We are troubled by the citation of bogus cases in the trial court’s order. As the reviewing court, we make no findings of fact as to how this impropriety occurred, observing only that the order purports to have been prepared by Husband’s attorney, Diana Lynch. We further note that Lynch had cited the two fictitious cases that made it into the trial court’s order in Husband’s response to the petition to reopen, and she cited additional fake cases both in that Response and in the Appellee’s Brief filed in this Court.

Background

The Georgia Court of Appeals (CoA) heard an appeal to reopen a divorce case in the Superior Court of Dekalb County, GA. The Appellant brought to the attention of the CoA that the “trial court relied on two fictitious cases in its order denying her petition.” The Appellee’s attorney ignored this claim and went on to argue the original argument of proper service by publication with multiple fictitious and misrepresented cases.
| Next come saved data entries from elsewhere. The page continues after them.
$ cat src/logic/ontime_defs.svh
`ifndef ONTIME_DEFS_SVH
`define ONTIME_DEFS_SVH

// Register offsets on the host register port.
`define OFS_CHAN1_HIGH 5'h05
`define OFS_CHAN1_MID 5'h06
`define OFS_CHAN3_HIGH 5'h09
`define OFS_CHAN3_MID 5'h0a
`define OFS_CHAN4_HIGH 5'h0b
`define OFS_CHAN4_MID 5'h0c
`define OFS_LOW_1_TO_4 5'h0d
`define OFS_CHAN5_HIGH 5'h0e
`define OFS_CHAN5_MID 5'h0f
`define OFS_CHAN6_HIGH 5'h10
`define OFS_CHAN6_MID 5'h11
`define OFS_LOW_5_6 5'h12

// Field positions.
`define POS_COMMON_SELECT 4
`define ONTIME_HIGH_MSB 17
`define ONTIME_HIGH_LSB 10
`define ONTIME_MID_MSB 9
`define ONTIME_MID_LSB 2

// Reset values.
`define RST_BYTE 8'hff
`define RST_LOW_FIELD 2'h3
`define RST_COMMON_SELECT 1'h0

// One count of on-time in nanoseconds, and clock period.
`define ONTIME_STEP_NS 50
`define CLOCK_PERIOD_NS 10
`define ONTIME_STEP_CYCLES (`ONTIME_STEP_NS / `CLOCK_PERIOD_NS)

`endif

$ cat src/logic/ontime_pkg.sv
package ontime_pkg;
  typedef logic [7:0] reg_byte_t;
  typedef logic [4:0] reg_addr_t;
  typedef logic [17:0] ontime_t;
  typedef logic [1:0] low_field_t;
endpackage

$ cat src/logic/ontime_select.sv
`timescale 1ns/1ps
`include "ontime_defs.svh"
// Chooses between a channel's own on-time and the common source value.
module ontime_select (
  input wire logic clock, // System clock.
  input wire logic rst, // Asynchronous reset, active high.
  input wire ontime_pkg::ontime_t own_value, // Channel's own value.
  input wire ontime_pkg::ontime_t common_value, // Channel 1 value.
  input wire logic common_ontime_select, // Use channel 1 value.
  input wire logic external_dimming_enable, // Dimming pin owns the channel.
  output ontime_pkg::ontime_t channel_on_time, // Registered on-time.
  output logic register_dimming // Registers govern dimming.
);
  ontime_pkg::ontime_t on_time_r;
  ontime_pkg::ontime_t on_time_nxt;
  logic reg_dim_r;
  logic reg_dim_nxt;

  always_comb begin
    on_time_nxt = common_ontime_select ? common_value : own_value;
    reg_dim_nxt = ~external_dimming_enable;
  end

  always_ff @(posedge clock or posedge rst) begin
    if (rst) begin
      on_time_r <= {`RST_BYTE, `RST_BYTE, `RST_LOW_FIELD};
      reg_dim_r <= 1'b0;
    end else begin
      on_time_r <= on_time_nxt;
      reg_dim_r <= reg_dim_nxt;
    end
  end

  assign channel_on_time = on_time_r;
  assign register_dimming = reg_dim_r;
endmodule

$ cat src/logic/led_channel_ontime_regs.sv
`timescale 1ns/1ps
`include "ontime_defs.svh"
module led_channel_ontime_regs (
  input wire logic clock, // System clock, 100 MHz.
  input wire logic rst, // Asynchronous reset, active high.
  input wire ontime_pkg::reg_addr_t reg_addr, // Register offset.
  input wire ontime_pkg::reg_byte_t reg_wdata, // Write data.
  input wire logic reg_write, // Write strobe, one cycle.
  input wire logic reg_read, // Read strobe, one cycle.
  input wire logic external_dimming_enable, // Dimming pin enable bit.
  output ontime_pkg::reg_byte_t reg_rdata, // Read data, registered.
  output logic reg_rvalid, // Read data valid pulse.
  output ontime_pkg::ontime_t chan1_on_time, // Channel 1 on-time.
  output ontime_pkg::ontime_t chan3_on_time, // Channel 3 on-time.
  output ontime_pkg::ontime_t chan4_on_time, // Channel 4 on-time.
  output ontime_pkg::ontime_t chan5_on_time, // Channel 5 on-time.
  output ontime_pkg::ontime_t chan6_on_time, // Channel 6 on-time.
  output logic register_dimming, // On-time registers govern dimming.
  output ontime_pkg::low_field_t chan2_ontime_low_field // Channel 2 low bits.
);
  // Index 0..4 is channel 1,3,4,5,6; arrays keep the decode compact.
  ontime_pkg::reg_byte_t high_r [0:4];
  ontime_pkg::reg_byte_t high_nxt [0:4];
  ontime_pkg::reg_byte_t mid_r [0:4];
  ontime_pkg::reg_byte_t mid_nxt [0:4];
  ontime_pkg::reg_byte_t low14_r;
  ontime_pkg::reg_byte_t low14_nxt;
  ontime_pkg::low_field_t low5_r;
  ontime_pkg::low_field_t low5_nxt;
  ontime_pkg::low_field_t low6_r;
  ontime_pkg::low_field_t low6_nxt;
  logic common_ontime_select_r;
  logic common_ontime_select_nxt;
  ontime_pkg::reg_byte_t rdata_r;
  ontime_pkg::reg_byte_t rdata_nxt;
  logic rvalid_r;
  logic rvalid_nxt;
  ontime_pkg::ontime_t own [0:4];
  ontime_pkg::ontime_t sel [0:4];
  logic reg_dim [0:4];

  // Slot of a high byte offset, or 3'h7 when none.
  function automatic logic [2:0] high_slot(input ontime_pkg::reg_addr_t a);
    if (a == `OFS_CHAN1_HIGH) high_slot = 3'h0;
    else if (a == `OFS_CHAN3_HIGH) high_slot = 3'h1;
    else if (a == `OFS_CHAN4_HIGH) high_slot = 3'h2;
    else if (a == `OFS_CHAN5_HIGH) high_slot = 3'h3;
    else if (a == `OFS_CHAN6_HIGH) high_slot = 3'h4;
    else high_slot = 3'h7;
  endfunction

  function automatic logic [2:0] mid_slot(input ontime_pkg::reg_addr_t a);
    if (a == `OFS_CHAN1_MID) mid_slot = 3'h0;
    else if (a == `OFS_CHAN3_MID) mid_slot = 3'h1;
    else if (a == `OFS_CHAN4_MID) mid_slot = 3'h2;
    else if (a == `OFS_CHAN5_MID) mid_slot = 3'h3;
    else if (a == `OFS_CHAN6_MID) mid_slot = 3'h4;
    else mid_slot = 3'h7;
  endfunction

  function automatic ontime_pkg::ontime_t pack(input ontime_pkg::reg_byte_t h,
      input ontime_pkg::reg_byte_t m, input ontime_pkg::low_field_t l);
    pack = {h, m, l};
  endfunction

  logic [2:0] hs;
  logic [2:0] ms;
  assign hs = high_slot(reg_addr);
  assign ms = mid_slot(reg_addr);

  always_comb begin
    for (int i = 0; i < 5; i++) begin
      high_nxt[i] = high_r[i];
      mid_nxt[i] = mid_r[i];
    end
    low14_nxt = low14_r;
    low5_nxt = low5_r;
    low6_nxt = low6_r;
    common_ontime_select_nxt = common_ontime_select_r;
    if (reg_write) begin
      if (hs != 3'h7) begin
        high_nxt[hs] = reg_wdata;
      end else if (ms != 3'h7) begin
        mid_nxt[ms] = reg_wdata;
      end else if (reg_addr == `OFS_LOW_1_TO_4) begin
        low14_nxt = reg_wdata;
      end else if (reg_addr == `OFS_LOW_5_6) begin
        // channel 5 and 6 low fields
        low5_nxt = reg_wdata[1:0];
        low6_nxt = reg_wdata[3:2];
        common_ontime_select_nxt = reg_wdata[`POS_COMMON_SELECT];
      end
    end
  end

  always_comb begin
    rdata_nxt = rdata_r;
    rvalid_nxt = reg_read;
    if (reg_read) begin
      if (hs != 3'h7) begin
        rdata_nxt = high_r[hs];
      end else if (ms != 3'h7) begin
        rdata_nxt = mid_r[ms];
      end else if (reg_addr == `OFS_LOW_1_TO_4) begin
        rdata_nxt = low14_r;
      end else if (reg_addr == `OFS_LOW_5_6) begin
        rdata_nxt = {3'h0, common_ontime_select_r, low6_r, low5_r};
      end else begin
        rdata_nxt = 8'h00;
      end
    end
  end

  always_ff @(posedge clock or posedge rst) begin
    if (rst) begin
      for (int i = 0; i < 5; i++) begin
        high_r[i] <= `RST_BYTE;
        mid_r[i] <= `RST_BYTE;
      end
      low14_r <= `RST_BYTE;
      low5_r <= `RST_LOW_FIELD;
      low6_r <= `RST_LOW_FIELD;
      common_ontime_select_r <= `RST_COMMON_SELECT;
      rdata_r <= 8'h00;
      rvalid_r <= 1'b0;
    end else begin
      for (int i = 0; i < 5; i++) begin
        high_r[i] <= high_nxt[i];
        mid_r[i] <= mid_nxt[i];
      end
      low14_r <= low14_nxt;
      low5_r <= low5_nxt;
      low6_r <= low6_nxt;
      common_ontime_select_r <= common_ontime_select_nxt;
      rdata_r <= rdata_nxt;
      rvalid_r <= rvalid_nxt;
    end
  end

  always_comb begin
    own[0] = pack(high_r[0], mid_r[0], low14_r[1:0]);
    own[1] = pack(high_r[1], mid_r[1], low14_r[5:4]);
    own[2] = pack(high_r[2], mid_r[2], low14_r[7:6]);
    own[3] = pack(high_r[3], mid_r[3], low5_r);
    own[4] = pack(high_r[4], mid_r[4], low6_r);
  end

  // Channel 1 is its own source, so the option leaves it unchanged.
  for (genvar g = 0; g < 5; g++) begin : g_sel
    ontime_select u_sel (
      .clock(clock),
      .rst(rst),
      .own_value(own[g]),
      .common_value(own[0]),
      .common_ontime_select(common_ontime_select_r),
      .external_dimming_enable(external_dimming_enable),
      .channel_on_time(sel[g]),
      .register_dimming(reg_dim[g])
    );
  end

  // Channel 2 low field lives here; its bytes are held elsewhere.
  ontime_pkg::low_field_t chan2_low_r;
  always_ff @(posedge clock or posedge rst) begin
    if (rst) begin
      chan2_low_r <= `RST_LOW_FIELD;
    end else begin
      chan2_low_r <= low14_nxt[3:2];
    end
  end

  assign reg_rdata = rdata_r;
  assign reg_rvalid = rvalid_r;
  assign chan1_on_time = sel[0];
  assign chan3_on_time = sel[1];
  assign chan4_on_time = sel[2];
  assign chan5_on_time = sel[3];
  assign chan6_on_time = sel[4];
  assign register_dimming = reg_dim[0];
  assign chan2_ontime_low_field = chan2_low_r;
endmodule

$ cat config.mk
export PLATFORM = sky130hd
export DESIGN_NAME = led_channel_ontime_regs
export DESIGN_NICKNAME = d
export VERILOG_FILES = /design/src/logic/ontime_pkg.sv /design/src/logic/ontime_select.sv /design/src/logic/led_channel_ontime_regs.sv
export VERILOG_INCLUDE_DIRS = /design/src /design/src/logic
export SDC_FILE = /design/constraint.sdc
export NUM_CORES = 1
export LEC_CHECK = 0
export BUFFER_PORTS_ARGS = -buffer_cell sky130_fd_sc_hd__buf_2
export CORE_MARGIN = 4
export CORE_UTILIZATION = 42
export DETAILED_ROUTE_END_ITERATION = 10
export PLACE_DENSITY_LB_ADDON = 0.3
export SLEW_MARGIN = 20
export SYNTH_ARGS = -nofsm -noshare
export SYNTH_HDL_FRONTEND = slang
export SYNTH_HIERARCHICAL = 1
export SYNTH_SLANG_ARGS = --single-unit
$ cat constraint.sdc
create_clock -name clock -period 8.7 [get_ports clock]
set_input_delay 2.61 -clock clock [delete_from_list [all_inputs] [get_ports clock]]
set_output_delay 2.61 -clock clock [all_outputs]
set_load 0.02 [all_outputs]
### Word-level counts from Yosys, hierarchy flattened

Cells that the tools add are included.

* bits in registers: 193
* latch bits: 0
* bits in writable memories: 0
* ROM bits: 0
* input port bits: 18
* output and inout bits: 102
* word-level logic and storage cells: 87
* memories: 0

* add/subtract/negate cells: 0
* $mul: 0
* divide/modulo/power cells: 0
* magnitude comparators: 4
* equal/unequal tests: 14
* shift operators: 0
* muxes and demuxes: 34
* bitwise logic cells: 6
* reductions and logical operators: 6

Operators by type and width (count)
* bitwise mux 40 bit: 2
* two-way mux 18 bit: 4
* two-way mux 8 bit: 9
* binary-select mux 8 bit (select 3 bit): 2
* demux 8 bit (select 3 bit): 2
* == test 5 x 4 -> 1 bit (second input constant): 7
* two-way mux 3 bit: 8
* two-way mux 4 bit: 4
* == test 5 bit (second input constant): 3
* == test 5 x 3 -> 1 bit (second input constant): 2
* greater-or-equal comparator 4 bit (second input constant): 2
* < comparator 4 x 1 -> 1 bit (second input constant): 2
* inverter 3 -> 4 bit: 2
* inequality test 3 bit (second input constant): 2
* two-way mux 5 bit: 1
* AND reduction 5 bit: 1
* two-way mux 2 bit: 2
* inverter 1 bit: 4
* AND reduction 4 bit: 1
* AND reduction 3 bit: 1
* logical AND 1 bit: 2
* AND reduction 2 bit: 1

### Logic depth before layout (Yosys ltp)

Gate-level depths: netlist (run 1).

* word-level depth: 12
* depth in mapped cells: 8
* gate-level depth less buffers: 5

### By module

Netlist (run 1), hierarchy kept.

By module, submodules not included
* led_channel_ontime_regs: instances 1, cells an instance 479, area an instance 5619.1 um2, sequential area each 2667.6 um2
* ontime_select: instances 5, cells an instance 41, area an instance 777.0 um2, sequential area each 498.0 um2

### Least setup slack after synthesis (run 1)

No wires, ideal clock.

* path type: in2reg
* start: input port reg_addr[4]
* end: register rdata_r[7] (netlist: reg_rdata[7])
* library setup time: 0.147 ns
* arrival time: 4.068 ns
* data required time: 8.553 ns
* slack: 4.485 ns
* stages on the path: 6
* path buffers: 1
* cell sequence: buf_2 > nor4b_4 > a22oi_2 > mux2_2 > a2111oi_0 > a311oi_1

* longest elaborated chain between the ends: 12
* elaborated cells on any way between the ends: 34
* classes of those cells: eq/ne (13); mux (19); bitwise (2)

RTL lines
* start: declaration: line led_channel_ontime_regs.sv:6 `input wire ontime_pkg::reg_addr_t reg_addr,`
* == test 5 bit (no line)
* two-way mux 2 bit: line led_channel_ontime_regs.sv:57 `` else if (a == `OFS_CHAN6_MID) mid_slot = 3'h4; ``
* two-way mux 3 bit: line led_channel_ontime_regs.sv:56 `` else if (a == `OFS_CHAN5_MID) mid_slot = 3'h3; ``
* two-way mux 3 bit: line led_channel_ontime_regs.sv:55 `` else if (a == `OFS_CHAN4_MID) mid_slot = 3'h2; ``
* two-way mux 3 bit: line led_channel_ontime_regs.sv:54 `` else if (a == `OFS_CHAN3_MID) mid_slot = 3'h1; ``
* two-way mux 3 bit: line led_channel_ontime_regs.sv:53 `` if (a == `OFS_CHAN1_MID) mid_slot = 3'h0; ``
* inverter 3 -> 4 bit (not written as such): line led_channel_ontime_regs.sv:103 `rdata_nxt = mid_r[ms];`
* binary-select mux 8 bit (select 3 bit): line led_channel_ontime_regs.sv:103
* two-way mux 8 bit (not written as such) (2 in series): line led_channel_ontime_regs.sv:103
* two-way mux 8 bit: line led_channel_ontime_regs.sv:102 `end else if (ms != 3'h7) begin`
* two-way mux 8 bit *: line led_channel_ontime_regs.sv:100 `if (hs != 3'h7) begin`
* end signal: assignment: line led_channel_ontime_regs.sv:135 `rdata_r <= rdata_nxt;`
* end: declaration: line led_channel_ontime_regs.sv:34 `ontime_pkg::reg_byte_t rdata_r;`

Mark *: on every way between the ends. The rest lies on a longest branch, timed or not. The select of a mux whose other input is x is not followed.
A chain may end at the register's enable or synchronous reset.

### Final worst setup path (run 1)

* start: input port reg_addr[3]
* end: register rdata_r[5] (netlist: reg_rdata[5])

Same word-level chain as after synthesis.

==> reports/metrics.yaml, run 1 <==
route:
  initialDrtViolationCount: 421
  wl_per_cell_um: 22.9
  wirelength_um: 24300
  dr.pass1.iters: 5
  via_per_inst: 5.58
  vias: 5902
  antenna_left: 0
  drc: 0
critical_path:
  end_kind: "flop"
  cp_data_arrival_time_ns: 5.44
  r2r_start: "common_ontime_select_r"
  regToRegEndpoint: "reg_rdata[4]"
  cpPeakStageDelay_ns: 0.79
  ff2ff_setup_slack_ns: 6.27
  cp_cell_sequence: "buf_2, nor4b_4, and2b_1, or2_1, mux2_4, a311oi_1"
  crit_required_ns: 9.03
  critPathMaxFanout: 42
  crit_family: "simple AND/OR/NAND/NOR gates"
  r2r.worst_path.cells: 5
  timing_worst_setup_path_type: "in -> reg"
  cp-start-kind: "primary input"
  critPathSlowestCell: "nor4b_4"
  crit_buf_inv: 1
synth:
  synth_area_mm2: 0.00939
  yosys_warnings: 6
  synth_fp_nets: 694
  synthCells: 676
  synth.avg_cell_area_um2: 13.9
global_routing:
  grt_usage: 0.202
  grt_max_degree: 71
  grt_pass1_vias: 6158
  antenna_found_initial: 1
  grt-ovfl-total: 0
  grt_pass1_wl_um: 37400
worst_hold_path:
  hp-class: "reg -> reg"
  hp-start: "reg_rdata[2]"
  hold_path_depth: 2
  hold_end: "reg_rdata[2]"
timing:
  hold_viol_final: 0
  tns_ns: 0
  slew_viol_final: 0
  relSlewSlack: 0.263
  setup_violations: 0
  worst-slew-pin-transition_ns: 1.11
  rsz0062_at_grt: "no"
  fin_skew_ns: 0.00897
  fin_crit_ns: 5.10
  fin_crit_sh: 0.587
  fmax_ghz: 0.196
cells_and_area:
  fillers: 1987
  diodes: 0
  layout_commonest_cell: "dfstp_2"
  areaGrowthSynthToFinish_pct: 12.3
  nets: 782
  layout_common_cells: "182 x dfstp_2, 135 x mux2_2, 119 x buf_2"
  stdcell_count: 1057
  final_area_mm2: 0.0105
  drive_above_1_share: 0.695
cts:
  htreeDepth: 4
  post_cts_buffers: 0
  cts-root-buf: "clkbuf_16"
  post_cts_resized: 0
  cts-buffers-inserted: 17
  clock_latency_ns: 0.44
  ctsHoldBuffers: 0
  clockBufferDepth: 2
  cts_tree: "yes"
  cts.clk_slew.worst_paths_ns: 0.07
  clkSinkCount: 193
placement:
  placed_cell_area_mm2: 0.00995
  dp.cells: 1025
  portBuffers: 119
  dp_hpwl_um: 16900
  place.gp.congestion: 0.913
die:
  die_h_um: 158
  die-area_mm2: 0.0248
  ios: 120
  core_area_mm2: 0.0219
  floorplan.initialDensity: 0.429
  rows: 54
  die_x_um: 158
pwr:
  peakVddDrop_uv: 130
  power_density_mw_per_mm2: 273
  power.total_w: 0.00288
  p_leak_nw: 4.47
flow_run:
  cap_violations: 0
run_status:
  outcome: "finished, final reports clean"
[report_power, final]
group | internal [W] | switching (W) | leakage (nW)
clock network | 0.000413 | 0.000368 | 0.285
registers | 0.00124 | 0.000163 | 2.03
logic | 0.000323 | 0.000370 | 2.15
total | 0.00198 | 0.000901 | 4.47
[per-stage QoR]
stage | setup slack, ns | hold slack [ns] | util
after floorplan | 3.57 | 0.593 | -
after global placement | 3.33 | 0.555 | 0.455
after detailed placement | 3.26 | 0.553 | 0.455
after CTS | 3.69 | 0.562 | 0.481
after global routing | 3.41 | 0.601 | 0.481
final | 3.60 | 0.569 | 0.481
[how the worst max path moves through the flow]
stage | startpoint | end | slack, ns | depth (start not counted)
after floorplan | rst | common_ontime_select_r | 3.57 | 1
after global placement | reg_addr[3] | reg_rdata[6] | 3.33 | 6
after detailed placement | reg_addr[3] | reg_rdata[6] | 3.26 | 6
after CTS | reg_addr[3] | reg_rdata[5] | 3.69 | 6
after global routing | reg_addr[3] | reg_rdata[5] | 3.41 | 6
final | reg_addr[3] | reg_rdata[5] | 3.60 | 6
[sequential cells by signal, indices dropped and copies added, names as in the netlist]
| register | flops |
|---|---|
| common_ontime_select_r | 1 |
| g_sel.u_sel/register_dimming | 1 |
| reg_rvalid | 1 |
| high_r | 40 |
| chan2_ontime_low_field | 2 |
| low6_r | 2 |
| reg_rdata | 8 |
| low14_r | 6 |
| g_sel.u_sel/channel_on_time | 90 |
| low5_r | 2 |
| mid_r | 40 |
[per-layer routing]
layer  wire length, µm  part of all wire  GRT usage
met2             12000              0.49      0.333
met4               459             0.019     0.0557
met3              1410             0.058     0.0445
met5                13           0.00054          0
met1             10400              0.43      0.269
[layout make-up]
type | count | area [µm²] | share of cell area
clock buffers | 18 | 439 | 0.0417
repair buffers | 122 | 618 | 0.0586
well taps | 280 | 350 | 0.0332
multi-input cells | 422 | 3890 | 0.369
flip-flops and latches | 193 | 5060 | 0.480
clock inverters | 14 | 146 | 0.0139
inverters | 8 | 31.3 | 0.00297
[worst register-to-register path, stage by stage, from the launching register on]
cell and delay [ns]:
dfrtp_4 0.68, buf_4 0.87, nand3_1 0.22, nand4_1 0.15, a211oi_1 0.10, a311oi_1 0.31
Note: power is estimated with default switching activity, not from simulation.
==> run 2: changes to the inputs <==
==> constraint.sdc (replaced) <==
create_clock -name clock -period 4.6 [get_ports clock]
set_input_delay 1.38 -clock clock [delete_from_list [all_inputs] [get_ports clock]]
set_output_delay 1.38 -clock clock [all_outputs]
set_load 0.02 [all_outputs]
==> run 2 against run 1 <==
Clock-buffer cell count grew 2. Combinational power is 85% higher. Clock power up 82%. Highest routed layer is now met4. Non-clock buffer count up 2. Critical path depth is 1 higher. First-iteration DRC count decreased by 0.95%.
==> reports/metrics.yaml, run 2 (synthesized netlist as in run 1, its figures left out) <==
run_status:
  outcome: "finished, final reports clean"
route:
  vias: 5921  # +0.32%
  wl_per_cell_um: 22.2  # -3.1%
  via_per_inst: 5.61  # +0.42%
  initialDrtViolationCount: 417  # -0.95%
  antenna_left: 0  # unchanged
  wl_met3_um: 1290  # -8.9%
  drt-met1-wl_um: 10200  # -2.2%
  wl_met2_um: 11500  # -4.1%
  wirelength_um: 23500  # -3.2%
  dr.pass1.iters: 5  # unchanged
  drc: 0  # unchanged
  topRoutingLayerUsed: "met4"
timing:
  hold_slack_ns: 0.568  # -0.000879 ns
  relSlewSlack: 0.316  # +0.0529
  tns_ns: 0  # unchanged
  slew_viol_final: 0  # unchanged
  fmax_ghz: 0.281
  fin_crit_sh: 0.774
  fin_crit_ns: 3.56
  fin_skew_ns: 0.00881  # -0.000161 ns
  worst-slew-pin-transition_ns: 1.03  # -0.0793 ns
  hold_viol_final: 0  # unchanged
  rsz0062_at_grt: "no"
  setup_violations: 0  # unchanged
die:
  ios: 120  # unchanged
  rows: 54  # unchanged
  die_x_um: 158  # unchanged
  core_area_mm2: 0.0219  # unchanged
  die-area_mm2: 0.0248  # unchanged
  die_h_um: 158  # unchanged
  floorplan.initialDensity: 0.429  # unchanged
cells_and_area:
  diodes: 0  # unchanged
  nets: 784  # +0.26%
  drive_above_1_share: 0.691  # -0.00426
  areaGrowthSynthToFinish_pct: 12.1
  stdcell_count: 1056  # -0.095%
  layout_common_cells: "182 x dfstp_2, 135 x mux2_2, 119 x buf_2"
  largest_reg_flops: 90  # unchanged
  layout_commonest_cell: "dfstp_2"
  fillers: 2004  # +0.86%
cts:
  cts.clk_slew.worst_paths_ns: 0.07  # about the same
  cts-root-buf: "clkbuf_16"
  post_cts_buffers: 0  # unchanged
  ctsHoldBuffers: 0  # unchanged
  cts_tree: "yes"
  htreeDepth: 4  # unchanged
  clockBufferDepth: 2  # unchanged
  cts-buffers-inserted: 17  # unchanged
  clock_latency_ns: 0.43  # about the same
  post_cts_resized: 0  # unchanged
  clkSinkCount: 193  # unchanged
critical_path:
  cp-start-kind: "primary input"
  regToRegEndpoint: "g_sel[2].u_sel/channel_on_time[1]"
  r2r_start: "common_ontime_select_r"
  r2r.worst_path.cells: 2  # -3
  timing_worst_setup_path_type: "in -> reg"
  ff2ff_setup_slack_ns: 2.38  # -3.89 ns
  critPathMaxFanout: 42  # unchanged
  end_kind: "flop"
  crit_required_ns: 4.93  # -4.10 ns
  cp_data_arrival_time_ns: 3.89  # -1.55 ns
worst_hold_path:
  hold_end: "reg_rdata[2]"
  hold_path_depth: 2  # unchanged
  hp-class: "reg -> reg"
  hp-start: "reg_rdata[2]"
global_routing:
  antenna_found_initial: 0  # -1
  grt_max_degree: 66  # -7.0%
  grt_pass1_vias: 6110  # -0.78%
  grt-ovfl-total: 0  # unchanged
  grt_usage: 0.194  # -0.00763
  grt_pass1_wl_um: 36200  # -3.3%
flow_run:
  cap_violations: 0  # unchanged
pwr:
  p_sw_frac: 0.303  # -0.0100
  power_density_mw_per_mm2: 512  # +87%
  pwr-share-seq: 0.499  # +0.011
  clkPwrFrac: 0.264  # -0.007
  p_sw_w: 0.00163  # +81%
  p_leak_nw: 4.47  # about the same
  internal-power_w: 0.00376  # +90%
  peakVddDrop_uv: 271  # +110%
  pwr-share-comb: 0.237  # -0.004
  power.total_w: 0.00539  # +87%
placement:
  place.gp.congestion: 0.946  # +3.5%
  portBuffers: 119  # unchanged
  dp_hpwl_um: 16600  # -1.8%
  dp.cells: 1027  # +0.20%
The Appellee’s attorney also demanded attorney’s fees based on another fictitious case that claimed the exact opposite of existing case law. In total, the CoA provided this breakdown of the inaccuracy rate of the citations provided by the Appellant’s attorney, “73 percent of the 15 citations in the brief or 83 percent if the two bogus citations in the superior court’s opinion and the five additional bogus citations in Husband’s response to Wife’s petition to reopen Case are included.” The distraught CoA struck the lower court order, remanded the case, and sanctioned the Appellee’s attorney.

Digging into the Case

I was curious about all of this, so I did some digging this morning. I am still working on acquiring the CoA briefs, but I was able to access the documents from the trial court. The CoA was very cognizant that they do not have any actual proof at this time that AI was used, but with the number of bad citations that the Appellant’s attorney submitted, the CoA speculated about the use of a consumer AI model in the footnotes. To test this theory, I decided not only to do some reading, but to test out LawDroid’s new CiteCheck AI tool. Spoiler alert: I think the speculations are accurate.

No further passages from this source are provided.